Personal information
- Date of birth: 7 March 1992 (age 34)
- Place of birth: Gwangju, South Korea
- Height: 1.78 m (5 ft 10 in)
- Position: Winger

Team information
- Current team: Gyeongnam FC
- Number: 24

Youth career
- 2008–2010: Gyeongnam FC Youth

Senior career*
- Years: Team / Apps / (Gls)
- 2011–2012: Gyeongnam FC / 63 / (10)
- 2013–2017: FC Seoul / 137 / (21)
- 2018–2019: Yokohama F. Marinos / 16 / (0)
- 2019: → Jeju United (loan) / 34 / (11)
- 2020–2021: Montpellier / 17 / (0)
- 2021–2025: Ulsan Hyundai / 53 / (1)
- 2023: Gangwon FC (Loan) / 6 / (0)
- 2025: Gangwon / 6 / (0)
- 2026–: Gyeongnam FC / 12 / (1)

International career^{‡}
- 2009: South Korea U17 / 11 / (0)
- 2010–2011: South Korea U20 / 15 / (0)
- 2011–2014: South Korea U23 / 14 / (4)
- 2013–2019: South Korea / 10 / (1)

Medal record
Representing South Korea
Men's football
Asian Games
| Gold medal – first place | 2014 Incheon | Team |

= Yun Il-lok =

South Korean footballer (born 1992)

Yun Il-lok (born 7 March 1992) is a South Korean professional footballer who plays for Gyeongnam FC in the South Korean K League 2. He has played for a number of youth-level teams representing South Korea, and in 2013 graduated to his country's senior men's side, winning the EAFF E-1 Football Championship in 2017 and 2019 as well as gold medal at the 2014 Asian Games.

==Club career==

Yun entered professional football as a teenager, being selected by Gyeongnam FC as part of their squad for the 2011 season, having spent his youth career with Gyeongnam's U-18 side. His professional debut came almost immediately, in his club's second K-League match of the season against Ulsan, which ended in a 1–0 victory for Gyeongnam. Within a month, Yun scored his first K-League goal in Gyeongnam's 2–1 win over Incheon United.

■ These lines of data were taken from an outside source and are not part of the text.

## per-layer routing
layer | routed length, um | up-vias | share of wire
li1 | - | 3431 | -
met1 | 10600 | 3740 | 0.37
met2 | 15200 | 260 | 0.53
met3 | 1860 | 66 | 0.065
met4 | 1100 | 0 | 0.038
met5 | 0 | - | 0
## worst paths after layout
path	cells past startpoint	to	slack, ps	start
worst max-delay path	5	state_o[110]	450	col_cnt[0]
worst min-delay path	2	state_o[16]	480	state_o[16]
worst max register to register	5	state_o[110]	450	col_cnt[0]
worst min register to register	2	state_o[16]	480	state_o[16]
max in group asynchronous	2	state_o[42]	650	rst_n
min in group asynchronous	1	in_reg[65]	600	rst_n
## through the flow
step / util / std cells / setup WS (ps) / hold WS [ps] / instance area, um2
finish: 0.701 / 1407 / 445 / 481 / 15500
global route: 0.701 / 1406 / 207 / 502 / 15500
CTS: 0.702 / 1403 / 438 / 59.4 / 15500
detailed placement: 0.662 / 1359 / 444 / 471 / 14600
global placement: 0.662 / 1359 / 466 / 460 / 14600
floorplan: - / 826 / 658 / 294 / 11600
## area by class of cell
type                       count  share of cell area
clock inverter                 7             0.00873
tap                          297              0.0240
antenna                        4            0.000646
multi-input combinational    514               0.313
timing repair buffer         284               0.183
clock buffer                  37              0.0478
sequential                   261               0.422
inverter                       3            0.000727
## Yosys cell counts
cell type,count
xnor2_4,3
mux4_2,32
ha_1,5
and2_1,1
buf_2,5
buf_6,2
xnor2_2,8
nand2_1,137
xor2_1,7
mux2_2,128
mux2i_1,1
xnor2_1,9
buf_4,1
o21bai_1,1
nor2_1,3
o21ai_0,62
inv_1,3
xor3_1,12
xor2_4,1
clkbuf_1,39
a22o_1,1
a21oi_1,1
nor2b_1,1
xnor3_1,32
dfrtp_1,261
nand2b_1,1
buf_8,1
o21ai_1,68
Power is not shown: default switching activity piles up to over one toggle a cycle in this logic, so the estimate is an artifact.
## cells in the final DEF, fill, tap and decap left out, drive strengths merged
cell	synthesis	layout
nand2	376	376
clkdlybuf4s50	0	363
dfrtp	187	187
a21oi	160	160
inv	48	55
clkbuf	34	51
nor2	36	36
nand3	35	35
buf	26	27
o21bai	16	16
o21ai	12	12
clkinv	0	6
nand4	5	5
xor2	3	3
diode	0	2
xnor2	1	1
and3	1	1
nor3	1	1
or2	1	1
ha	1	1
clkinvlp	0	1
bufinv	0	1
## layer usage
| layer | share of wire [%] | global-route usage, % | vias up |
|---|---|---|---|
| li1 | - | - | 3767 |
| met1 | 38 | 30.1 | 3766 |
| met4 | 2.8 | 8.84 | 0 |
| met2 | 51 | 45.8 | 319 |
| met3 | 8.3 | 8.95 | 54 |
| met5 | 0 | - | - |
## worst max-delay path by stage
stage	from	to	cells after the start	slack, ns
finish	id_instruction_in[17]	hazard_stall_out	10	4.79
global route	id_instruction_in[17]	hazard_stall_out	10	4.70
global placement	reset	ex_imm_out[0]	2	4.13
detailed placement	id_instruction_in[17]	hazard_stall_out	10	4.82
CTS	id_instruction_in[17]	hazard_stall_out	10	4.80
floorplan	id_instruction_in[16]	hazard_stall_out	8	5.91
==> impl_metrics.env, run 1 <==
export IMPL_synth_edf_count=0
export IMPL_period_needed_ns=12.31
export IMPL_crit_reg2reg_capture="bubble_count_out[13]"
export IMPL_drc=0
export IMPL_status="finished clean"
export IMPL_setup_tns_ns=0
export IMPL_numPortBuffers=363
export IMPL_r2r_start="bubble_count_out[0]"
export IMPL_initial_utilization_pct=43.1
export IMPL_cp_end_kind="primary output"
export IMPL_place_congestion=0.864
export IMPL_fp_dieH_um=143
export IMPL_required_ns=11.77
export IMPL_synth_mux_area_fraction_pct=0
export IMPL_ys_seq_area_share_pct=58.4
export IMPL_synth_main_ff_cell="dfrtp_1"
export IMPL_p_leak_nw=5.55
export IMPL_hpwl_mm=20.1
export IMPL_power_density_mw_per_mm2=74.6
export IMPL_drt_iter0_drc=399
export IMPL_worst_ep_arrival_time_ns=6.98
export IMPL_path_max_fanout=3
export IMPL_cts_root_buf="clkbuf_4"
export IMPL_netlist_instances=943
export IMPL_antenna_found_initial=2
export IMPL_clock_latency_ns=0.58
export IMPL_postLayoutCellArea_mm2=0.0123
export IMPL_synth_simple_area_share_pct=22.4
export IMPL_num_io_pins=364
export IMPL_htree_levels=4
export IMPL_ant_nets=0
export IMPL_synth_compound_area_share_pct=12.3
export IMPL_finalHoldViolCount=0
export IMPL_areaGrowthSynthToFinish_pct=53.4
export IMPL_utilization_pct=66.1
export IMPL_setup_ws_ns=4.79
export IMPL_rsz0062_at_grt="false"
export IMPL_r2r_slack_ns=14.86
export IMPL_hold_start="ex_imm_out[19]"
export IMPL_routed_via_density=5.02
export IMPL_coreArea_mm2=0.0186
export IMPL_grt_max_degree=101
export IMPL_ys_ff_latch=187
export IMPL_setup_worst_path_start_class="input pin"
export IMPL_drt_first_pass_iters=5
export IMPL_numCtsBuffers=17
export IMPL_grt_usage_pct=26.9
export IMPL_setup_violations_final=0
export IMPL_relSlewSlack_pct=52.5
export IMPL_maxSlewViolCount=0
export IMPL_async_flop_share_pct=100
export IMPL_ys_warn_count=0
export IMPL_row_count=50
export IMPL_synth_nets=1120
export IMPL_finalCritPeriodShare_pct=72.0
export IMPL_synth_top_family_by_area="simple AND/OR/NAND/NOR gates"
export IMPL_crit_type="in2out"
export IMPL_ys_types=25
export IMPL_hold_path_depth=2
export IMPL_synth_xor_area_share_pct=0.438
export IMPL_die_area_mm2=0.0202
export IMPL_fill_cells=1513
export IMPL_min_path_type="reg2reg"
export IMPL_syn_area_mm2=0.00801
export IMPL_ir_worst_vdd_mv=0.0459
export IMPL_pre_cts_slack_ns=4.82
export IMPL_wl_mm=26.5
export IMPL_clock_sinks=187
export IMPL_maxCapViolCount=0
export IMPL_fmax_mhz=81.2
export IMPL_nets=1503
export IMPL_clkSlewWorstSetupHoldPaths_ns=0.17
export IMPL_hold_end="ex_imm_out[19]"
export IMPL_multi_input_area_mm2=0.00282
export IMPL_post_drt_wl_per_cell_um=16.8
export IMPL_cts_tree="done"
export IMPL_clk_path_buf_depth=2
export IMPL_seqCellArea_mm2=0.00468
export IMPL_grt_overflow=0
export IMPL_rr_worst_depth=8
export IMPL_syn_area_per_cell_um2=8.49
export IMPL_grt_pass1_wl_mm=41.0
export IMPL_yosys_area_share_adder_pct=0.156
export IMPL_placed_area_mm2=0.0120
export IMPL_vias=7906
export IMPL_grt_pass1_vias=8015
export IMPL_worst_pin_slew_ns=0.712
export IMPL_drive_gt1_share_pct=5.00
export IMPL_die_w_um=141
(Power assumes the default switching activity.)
<file path="src/rtl/p_div_if.sv">
// p_div_if: request/response bundle for the packed divider.
//   valid  - request, held with stable operands until ready
//   ready  - single-cycle completion strobe
//   div/rem - result select (exactly one set)
//   pw     - one-hot pack width (bit0=32 .. bit4=2)
//   crs1/crs2 - packed dividends / divisors
//   result - packed quotients or remainders, valid while ready
interface p_div_if;
    logic        valid;
    logic        ready;
    logic        div;
    logic        rem;
    logic [4:0]  pw;
    logic [31:0] crs1;
    logic [31:0] crs2;
    logic [31:0] result;

    modport master (output valid, div, rem, pw, crs1, crs2, input ready, result);
    modport slave  (input valid, div, rem, pw, crs1, crs2, output ready, result);
endinterface

</file>
<file path="src/rtl/p_div.sv">
// p_div: iterative packed unsigned divider / remainder unit.
// Restoring shift-subtract; every lane retires one quotient bit per cycle
// through one 32-bit subtractor whose borrow chain is cut at lane boundaries.
// Ports:
//   clock  - core clock
//   resetn - asynchronous active-low reset
//   bus    - p_div_if slave (valid/ready handshake, operands, result)
module p_div (
    input  logic    clock,
    input  logic    resetn,
    p_div_if.slave  bus
);
    logic [5:0]  count;
    logic [31:0] r_q;     // packed partial remainders
    logic [31:0] q_q;     // packed dividend/quotient shift register

    logic [5:0]  w;       // lane width
    logic [4:0]  wm1;     // lane width - 1, doubles as in-lane bit mask
    logic        legal;
    logic        done;
    logic [31:0] qw;
    logic [31:0] slow;    // low W bits of S per lane
    logic [31:0] diff;    // low W bits of T per lane
    logic [31:0] lbit;    // quotient bit, valid at each lane MSB position
    logic [31:0] rn;
    logic [31:0] qn;

    always_comb begin
        w     = 6'd32;
        wm1   = 5'd31;
        legal = 1'b1;
        case (bus.pw)
            5'b00001: begin w = 6'd32; wm1 = 5'd31; end
            5'b00010: begin w = 6'd16; wm1 = 5'd15; end
            5'b00100: begin w = 6'd8;  wm1 = 5'd7;  end
            5'b01000: begin w = 6'd4;  wm1 = 5'd3;  end
            5'b10000: begin w = 6'd2;  wm1 = 5'd1;  end
            default:  legal = 1'b0;
        endcase
        if (bus.div == bus.rem) legal = 1'b0;
    end

    // No load cycle: the first iteration reads the dividend directly.
    assign qw = (count == 6'd0) ? bus.crs1 : q_q;

    // >= rather than == so that operands changed mid-operation (e.g. a
    // narrower pw) still terminate instead of overshooting forever.
    assign done = legal ? (count >= w) : 1'b1;

    assign bus.ready  = resetn & bus.valid & done;
    assign bus.result = (bus.ready & legal) ? (bus.div ? q_q : r_q) : 32'd0;

    // Packed subtract: S_low - D per lane. The top bit of S is R_lane[W-1];
    // T has no borrow when that bit is set or the low part did not borrow.
    always_comb begin
        logic [4:0] idx;
        logic [4:0] top;
        logic       lsb;
        logic       s;
        logic       bi;
        logic       b;
        slow = '0;
        diff = '0;
        lbit = '0;
        rn   = '0;
        qn   = '0;
        b    = 1'b0;
        for (int i = 0; i < 32; i++) begin
            idx = 5'(i);
            lsb = ((idx & wm1) == 5'd0);
            s   = lsb ? qw[idx | wm1] : r_q[idx - 5'd1];
            bi  = lsb ? 1'b0 : b;
            slow[i] = s;
            diff[i] = s ^ bus.crs2[i] ^ bi;
            b       = (~s & bus.crs2[i]) | (~(s ^ bus.crs2[i]) & bi);
            if ((idx & wm1) == wm1)
                lbit[i] = r_q[i] | ~b;
        end
        for (int i = 0; i < 32; i++) begin
            idx = 5'(i);
            top = idx | wm1;
            lsb = ((idx & wm1) == 5'd0);
            rn[i] = lbit[top] ? diff[i] : slow[i];
            qn[i] = lsb ? lbit[top] : qw[idx - 5'd1];
        end
    end

    always_ff @(posedge clock or negedge resetn) begin
        if (!resetn) begin
            count <= 6'd0;
            r_q   <= '0;
            q_q   <= '0;
        end else if (!bus.valid || done) begin
            // abort, completion, or illegal request: ready for a fresh op
            count <= 6'd0;
            r_q   <= '0;
            q_q   <= '0;
        end else begin
            count <= count + 6'd1;
            r_q   <= rn;
            q_q   <= qn;
        end
    end
endmodule
</file>
<file path="src/flat_wrapper.sv">
// flat-port wrapper written by rule: the top's interface ports become plain ports
module p_div_flat 
  (clock, resetn, bus_valid, bus_div, bus_rem, bus_pw, bus_crs1, bus_crs2, bus_ready, bus_result);
  p_div_if bus_i ();
  input  logic clock;
  input  logic resetn;
  input wire logic [$bits(bus_i.valid)-1:0] bus_valid;
  input wire logic [$bits(bus_i.div)-1:0] bus_div;
  input wire logic [$bits(bus_i.rem)-1:0] bus_rem;
  input wire logic [$bits(bus_i.pw)-1:0] bus_pw;
  input wire logic [$bits(bus_i.crs1)-1:0] bus_crs1;
  input wire logic [$bits(bus_i.crs2)-1:0] bus_crs2;
  output wire logic [$bits(bus_i.ready)-1:0] bus_ready;
  output wire logic [$bits(bus_i.result)-1:0] bus_result;
  assign bus_i.valid = bus_valid;
  assign bus_i.div = bus_div;
  assign bus_i.rem = bus_rem;
  assign bus_i.pw = bus_pw;
  assign bus_i.crs1 = bus_crs1;
  assign bus_i.crs2 = bus_crs2;
  assign bus_ready = bus_i.ready;
  assign bus_result = bus_i.result;
  p_div u_core (.clock(clock), .resetn(resetn), .bus(bus_i));
endmodule
</file>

In January 2020, following the expiry of his contract at Yokohama, Yun moved to Europe where he joined the French club Montpellier on a free transfer.

==International career==
Yun represented South Korea at the 2009 FIFA U-17 World Cup in Nigeria, playing all five matches as Korea progressed from the group stage to the quarterfinals. There, the team's run came to an end against the host nation and eventual finalist. Yun played a notable part in the round of 16 match against Mexico, when late in the second half his assist led to the equalising goal in the match, forcing extra time after which Korea won the subsequent penalty shootout. Yun regards this assist as his most memorable moment in football.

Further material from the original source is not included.